§ Work instructions: Starting with the line that contains "demux 32 bit" and stopping after the line that contains "adder 2 x 1", copy the entries below exactly. Include nothing else.

(Beginning of Extracted records)

## src/rtl/grev_issue_ctrl.sv

```systemverilog
// Issue controller for a fixed-latency grev unit: registers operands,
// tracks in-flight ops and buffers results in a credit-managed FIFO.
module grev_issue_ctrl #(
    parameter int LATENCY    = 2,
    parameter int FIFO_DEPTH = 4
) (
    input  logic        clock,
    input  logic        resetn,
    input  logic        in_valid,
    output logic        in_ready,
    input  logic [31:0] in_rs1,
    input  logic [4:0]  in_rs2,
    input  logic [3:0]  in_tag,
    output logic [31:0] grev_rs1,
    output logic [4:0]  grev_rs2,
    input  logic [31:0] grev_rd,
    output logic        out_valid,
    input  logic        out_ready,
    output logic [31:0] out_rd,
    output logic [3:0]  out_tag,
    output logic        busy
);

    localparam int AW = (FIFO_DEPTH > 1) ? $clog2(FIFO_DEPTH) : 1;
    localparam int CW = AW + 1;
    localparam int SW = CW + 4;

    logic [LATENCY-1:0] vld_q;
    logic [3:0]         tag_q   [LATENCY];
    logic [31:0]        rd_mem  [FIFO_DEPTH];
    logic [3:0]         tag_mem [FIFO_DEPTH];
    logic [AW-1:0]      wptr_q;
    logic [AW-1:0]      rptr_q;
    logic [CW-1:0]      count_q;
    logic [SW-1:0]      inflight;
    logic               accept;
    logic               push;
    logic               pop;

    always_comb begin
        inflight = '0;
        for (int i = 0; i < LATENCY; i++) begin
            inflight = inflight + SW'(vld_q[i]);
        end
    end

    // Credits come from registered counts only, so a pop frees a slot
    // for in_ready one cycle later.
    assign in_ready  = (SW'(count_q) + inflight) < SW'(FIFO_DEPTH);
    assign accept    = in_valid && in_ready;
    assign push      = vld_q[LATENCY-1];
    assign out_valid = (count_q != '0);
    assign pop       = out_valid && out_ready;
    assign out_rd    = rd_mem[rptr_q];
    assign out_tag   = tag_mem[rptr_q];
    assign busy      = (inflight != '0) || out_valid;

    always_ff @(posedge clock or negedge resetn) begin
        if (!resetn) begin
            grev_rs1 <= '0;
            grev_rs2 <= '0;
        end else if (accept) begin
            grev_rs1 <= in_rs1;
            grev_rs2 <= in_rs2;
        end
    end

    // The grev unit never stalls, so the tracking pipe always shifts.
    always_ff @(posedge clock or negedge resetn) begin
        if (!resetn) begin
            vld_q <= '0;
            for (int i = 0; i < LATENCY; i++) begin
                tag_q[i] <= '0;
            end
        end else begin
            for (int i = LATENCY - 1; i > 0; i--) begin
                vld_q[i] <= vld_q[i-1];
                tag_q[i] <= tag_q[i-1];
            end
            vld_q[0] <= accept;
            tag_q[0] <= in_tag;
        end
    end

    always_ff @(posedge clock or negedge resetn) begin
        if (!resetn) begin
            for (int i = 0; i < FIFO_DEPTH; i++) begin
                rd_mem[i]  <= '0;
                tag_mem[i] <= '0;
            end
        end else if (push) begin
            rd_mem[wptr_q]  <= grev_rd;
            tag_mem[wptr_q] <= tag_q[LATENCY-1];
        end
    end

    always_ff @(posedge clock or negedge resetn) begin
        if (!resetn) begin
            wptr_q  <= '0;
            rptr_q  <= '0;
            count_q <= '0;
        end else begin
            if (push) begin
                wptr_q <= wptr_q + AW'(1);
            end
            if (pop) begin
                rptr_q <= rptr_q + AW'(1);
            end
            unique case ({push, pop})
                2'b10:   count_q <= count_q + CW'(1);
                2'b01:   count_q <= count_q - CW'(1);
                default: count_q <= count_q;
            endcase
        end
    end

    a_no_overflow: assert property (
        @(posedge clock) disable iff (!resetn)
        !(push && (count_q == CW'(FIFO_DEPTH)))
    );

endmodule
```

## config.mk

```make
export PLATFORM = sky130hd
export DESIGN_NAME = grev_issue_ctrl
export DESIGN_NICKNAME = d
export VERILOG_FILES = /design/src/rtl/grev_issue_ctrl.sv
export SDC_FILE = /design/constraint.sdc
export NUM_CORES = 1
export LEC_CHECK = 0
export BUFFER_PORTS_ARGS = -buffer_cell sky130_fd_sc_hd__buf_2
export CAP_MARGIN = 30
export CORE_MARGIN = 2
export CORE_UTILIZATION = 55
export CTS_CLUSTER_DIAMETER = 100
export CTS_CLUSTER_SIZE = 20
export DETAILED_ROUTE_END_ITERATION = 16
export MAX_ROUTING_LAYER = met4
export PLACE_DENSITY = 0.81
export SYNTH_ARGS = -nofsm -noshare
export SYNTH_HDL_FRONTEND = slang
export SYNTH_SLANG_ARGS = --single-unit
```

## constraint.sdc

```tcl
create_clock -name clock -period 2.6 [get_ports clock]
set_clock_uncertainty 0.15 [all_clocks]
set_input_delay 0.26 -clock clock [delete_from_list [all_inputs] [get_ports clock]]
set_output_delay 0.26 -clock clock [all_outputs]
set_load 0.01 [all_outputs]
```

After elaboration in Yosys (flattened, before gate mapping)

Index checks and enable logic that the tools add are counted.

Register bits: 198
Input bits: 77
Output and inout port bits: 76
Word-level logic and storage cells: 50

Add/subtract/negate cells: 6
Magnitude comparators: 4
Equal/unequal tests: 2
Mux-type cells: 13
Bitwise operators: 2
Reductions and logical operators: 7

Operators by type and width:

| cell                                                | number |
|---|---|
| bitwise mux 128 bit                                 | 1 |
| two-way mux 32 bit                                  | 3 |
| binary-select mux 32 bit (select 2 bit)             | 1 |
| demux 32 bit (select 2 bit)                         | 1 |
| bitwise mux 16 bit                                  | 1 |
| two-way mux 4 bit                                   | 3 |
| binary-select mux 4 bit (select 2 bit)              | 1 |
| demux 4 bit (select 2 bit)                          | 1 |
| nonzero test 7 bit                                  | 1 |
| >= comparator 3 bit, second input constant          | 2 |
| inverter 2 -> 3 bit                                 | 2 |
| one-hot mux 3 bit (2 select lines)                  | 1 |
| adder 2 x 1 -> 2 bit, second input constant         | 2 |
| adder 3 x 2 -> 4 bit                                | 1 |
| < comparator 4 x 3 -> 1 bit, second input constant  | 1 |
| adder 3 x 1 -> 3 bit, second input constant         | 1 |
| logical AND 1 bit                                   | 3 |
| < comparator 3 x 1 -> 1 bit, second input constant  | 1 |
| nonzero test 3 bit                                  | 1 |
| subtractor 3 x 1 -> 3 bit, second input constant    | 1 |
| adder 1 x 1 -> 2 bit                                | 1 |
| equality test 2 x 1 -> 1 bit, second input constant | 1 |
| equality test 2 bit, second input constant          | 1 |
| nonzero test 2 bit                                  | 1 |
| logical OR 1 bit                                    | 1 |

Logic depth before layout (Yosys ltp)

Word-level depth: 6
Mapped depth: 8
Mapped depth without buffers: 7

Worst setup path after synthesis

No wires, ideal clock.

Path type: register -> register
Start: register vld_q[0]
End: register grev_rs1[12]
Setup time: 0.125 ns
Arrival time: 1.919 ns
Required time: 2.325 ns
Path slack: 0.406 ns
Stages on the path, launching flop included: 8
Buffers on the path: 2
Period minus slack after synthesis: 2.194 ns
Cell sequence: dfrtp_1 -> ha_1 -> ha_1 -> a311oi_2 -> nand2_1 -> buf_6 -> buf_6 -> mux2_4

Longest elaborated chain between the ends: 4

Ends and longest elaborated chain:

| item                             | RTL line | source |
|---|---|---|
| start: declaration               | 28       | `logic [LATENCY-1:0] vld_q;` |
| start signal: indexed assignment | 77       | `vld_q[i] <= vld_q[i-1];` |
| start signal: assignment         | 80       | `vld_q[0] <= accept;` |
| adder 1 x 1 -> 2 bit             | 43       | `inflight = inflight + SW'(vld_q[i]);` |
| adder 3 x 2 -> 4 bit             | 49       | `assign in_ready = (SW'(count_q) + inflight) < SW'(FIFO_DEPTH);` |
| < comparator 4 x 3 -> 1 bit      | 49       |  |
| via in_ready                     | 10       | `output logic in_ready,` |
| logical AND 1 bit                | 50       | `assign accept = in_valid && in_ready;` |
| end signal: assignment           | 63       | `grev_rs1 <= in_rs1;` |
| end: declaration                 | 14       | `output logic [31:0] grev_rs1,` |

The timed path passes the listed nets, and every way through them passes these cells.
A chain may end at the register's enable or synchronous reset.

Worst setup path after layout

Start: register rptr_q[0]
End: output port out_rd[27]

Longest elaborated chain between the ends: 4

Ends and longest elaborated chain:

| item                                                   | RTL line | source |
|---|---|---|
| start: declaration                                     | 33       | `logic [AW-1:0] rptr_q;` |
| start signal: assignment                               | 107      | `rptr_q <= rptr_q + AW'(1);` |
| inverter 2 -> 3 bit (implied by the code)              | 54       | `assign out_rd = rd_mem[rptr_q];` |
| binary-select mux 32 bit (select 2 bit)                | 54       |  |
| two-way mux 32 bit (implied by the code) (2 in series) | 54       |  |
| end: declaration                                       | 19       | `output logic [31:0] out_rd,` |

Every way passes these cells. The select of a mux whose other input is x is not followed.

==> flow_summary.ini <==
[clocking]
cts_hold_buf = 74
numCtsBuffers = 17
insertion_delay_ps = 440
htree_levels = 4
clk_pin_slew_ps = 70
clk_path_buf_depth = 2
tritoncts = yes
post_cts_buffers = 0
clock-sinks = 198
clockRootBuffer = clkbuf_16
cts_resized = 0

[power_and_ir_drop]
pwr_density_cell_nw_per_um2 = 1278
peakVddDrop_mv = 0.6650
p_total_mw = 13.72
power_leakage_nw = 4.887

[global_routing]
grt-ovfl-total = 0
grt_pass1_vias = 5705
grt_antenna_before_repair = 0
grt_pass1_wl_mm = 28.87
grt_max_degree = 96
grt_usage = 0.2423

[hold_path]
whs_path_depth = 3
hp-class = input port to flip-flop

[critical_path]
crit_type = flip-flop to output port
crit_family = flip-flops
cp_num_buf_inv = 2
cp_max_fo = 11
path_depth = 3
r2r_cells = 6
ff2ff_setup_slack_ps = 300
r2r_end = grev_rs1[13]
worstPathRequired_ps = 2190
slowest_stage = dfrtp_2
worst_setup_path_start_kind = flip-flop
crit_arrival_ps = 2010
crit_path_end = out_rd[27]
critical_path.startpoint = rptr_q[0]
slowest_delay_ps = 670
cp-end-kind = output port
r2r_start = vld_q[1]
cp_cell_sequence = buf_12, mux4_2, buf_2

[outcome]
status = finished, final reports clean

[synth]
yosys_warnings = 0
synth.largest_area_cell = dfrtp_1
syn_area_um2 = 8303
synth.area.top_cells = dfrtp_1, mux2_2, mux4_2
ys_ff_latch = 198
synthCells = 478
syn_nets = 564
ys_seq_area_frac = 0.5967
yosys.cell_types.count = 20
netlist.area_leader.share = 0.5967
avgSynthCellArea_um2 = 17.37

[drt]
wl_per_cell_um = 19.28
drc = 0
drtIter0Drc = 172
drt_pass1_iterations = 4
detail_route.vias_per_cell = 5.511
drt_wl_total_mm = 17.58
detail-route-antenna-nets = 0
dr_total_vias = 5026

[floorplan]
dieArea_um2 = 16090
top_level_ports = 153
die_y_um = 126.9
die_x_um = 126.9
coreArea_um2 = 14640
start_util = 0.5670
rows = 44

[finish]
area_growth_pct = 29.31
drive_gt1_frac = 0.5852
layout.nets = 801
regArea_um2 = 4957
diodes = 0
multiInputGateArea_um2 = 3183
fill_cells = 878

[placed_design]
numPortBuffers = 152
dpl.hpwl_mm = 10.54
gp_congestion = 0.7304

[timing]
grt_setup_unrepaired = false
finalHoldViolCount = 0
worst_slew_pin_slew_ps = 764.3
tns_ps = 0
setup_viol = 0
slew_viol_final = 0
fin_crit_sh = 0.9324
timing.final.crit_period_ps = 2424
clock.fmax_ghz = 0.4125
relSlewSlack = 0.4904

[flow_run]
cap_violations = 0
[cells in the mapped netlist (all sizes together)]
| cell | instances |
|---|---|
| dfrtp | 198 |
| mux2 | 181 |
| mux4 | 36 |
| buf | 25 |
| inv | 9 |
| ha | 8 |
| nand2 | 8 |
| xor2 | 4 |
| xnor2 | 2 |
| a311oi | 1 |
| fa | 1 |
| mux2i | 1 |
| nor2 | 1 |
| nor3 | 1 |
| o21ai | 1 |
| o31a | 1 |
[power by group]
group / internal [mW] / leakage [nW] / switching (mW)
Combinational: 3.35 / 2.29 / 2.25
Clock: 1.36 / 0.278 / 1.22
Sequential: 4.62 / 2.32 / 0.920
[per-stage QoR]
stage | std cells | hold slack, ps | instance area (µm²) | utilization | setup slack (ps)
floorplan | 478 | -185.6 | 8303 | - | 406.3
global placement | 806 | 184.0 | 9414 | 0.6429 | 410.3
detailed placement | 806 | 189.4 | 9414 | 0.6429 | 337.3
CTS | 912 | 90.91 | 10740 | 0.7332 | 119.9
global route | 912 | 113.2 | 10740 | 0.7332 | 62.54
finish | 912 | 113.6 | 10740 | 0.7332 | 175.8
[logic make-up (layout without fill, tap and decap cells)]
kind of cell,Yosys count,count (layout),share of synthesized area
AO/OA/AOI/OAI,3,3,0.003465
flip-flops,198,198,0.5967
buffers and inverters,34,284,0.02140
AND/OR/NAND/NOR,10,10,0.004671
adder cells (fa/ha/maj),9,9,0.01447
multiplexers,218,218,0.3529
XOR/XNOR,6,6,0.006329
[placed cells by master, fill, tap and decap left out, drive strengths merged]
cell	n
dlygate4sd3	74
xnor2	2
ha	8
o21ai	1
inv	18
mux2	181
o31a	1
clkbuf	18
fa	1
buf	168
dfrtp	198
bufinv	1
mux2i	1
a311oi	1
nor3	1
nand2	8
mux4	36
nor2	1
xor2	4
clkinvlp	3
clkinv	2
[worst register-to-register path, stage by stage, from the launching register on]
cell and delay [ps]:
dfrtp_1 410, ha_1 190, ha_1 280, a311oi_2 340, nand2_2 220, buf_12 240
mux2_4 340
[final cells by class]
type	instances	share of cell area
Clock buffer	17	0.03962
Clock inverter	15	0.01457
Inverter	9	0.003147
Multi-Input combinational cell	246	0.2965
Sequential cell	198	0.4617
Tap cell	184	0.02144
Timing Repair Buffer	243	0.1630
[metal layers]
| layer | up-vias | part of all wire | GRT usage |
|---|---|---|---|
| li1 | 2227 | - | - |
| met1 | 2603 | 0.41 | 0.2972 |
| met2 | 165 | 0.52 | 0.3972 |
| met3 | 31 | 0.054 | 0.05820 |
| met4 | 0 | 0.020 | 0.08662 |
| met5 | - | 0 | - |
[sequential cells by signal (all words and copies together), names as in the netlist]
register  count
rptr_q        2
tag_q         8
grev_rs2      5
rd_mem      128
grev_rs1     32
tag_mem      16
count_q       3
vld_q         2
wptr_q        2
[worst min-delay path by stage]
stage | from | end | slack, ps
after global routing | out_ready | rptr_q[0] | 110
after floorplan | resetn | count_q[0] | -190
after detailed placement | tag_q[7] | tag_q[3] | 190
after CTS | out_ready | rptr_q[0] | 90
final | out_ready | rptr_q[0] | 110
after global placement | tag_q[6] | tag_q[2] | 180
No activity file was read; power rests on OpenSTA's default activity.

(End of Extracted records)

§ Answer to this task:
| demux 32 bit (select 2 bit)                         | 1 |
| bitwise mux 16 bit                                  | 1 |
| two-way mux 4 bit                                   | 3 |
| binary-select mux 4 bit (select 2 bit)              | 1 |
| demux 4 bit (select 2 bit)                          | 1 |
| nonzero test 7 bit                                  | 1 |
| >= comparator 3 bit, second input constant          | 2 |
| inverter 2 -> 3 bit                                 | 2 |
| one-hot mux 3 bit (2 select lines)                  | 1 |
| adder 2 x 1 -> 2 bit, second input constant         | 2 |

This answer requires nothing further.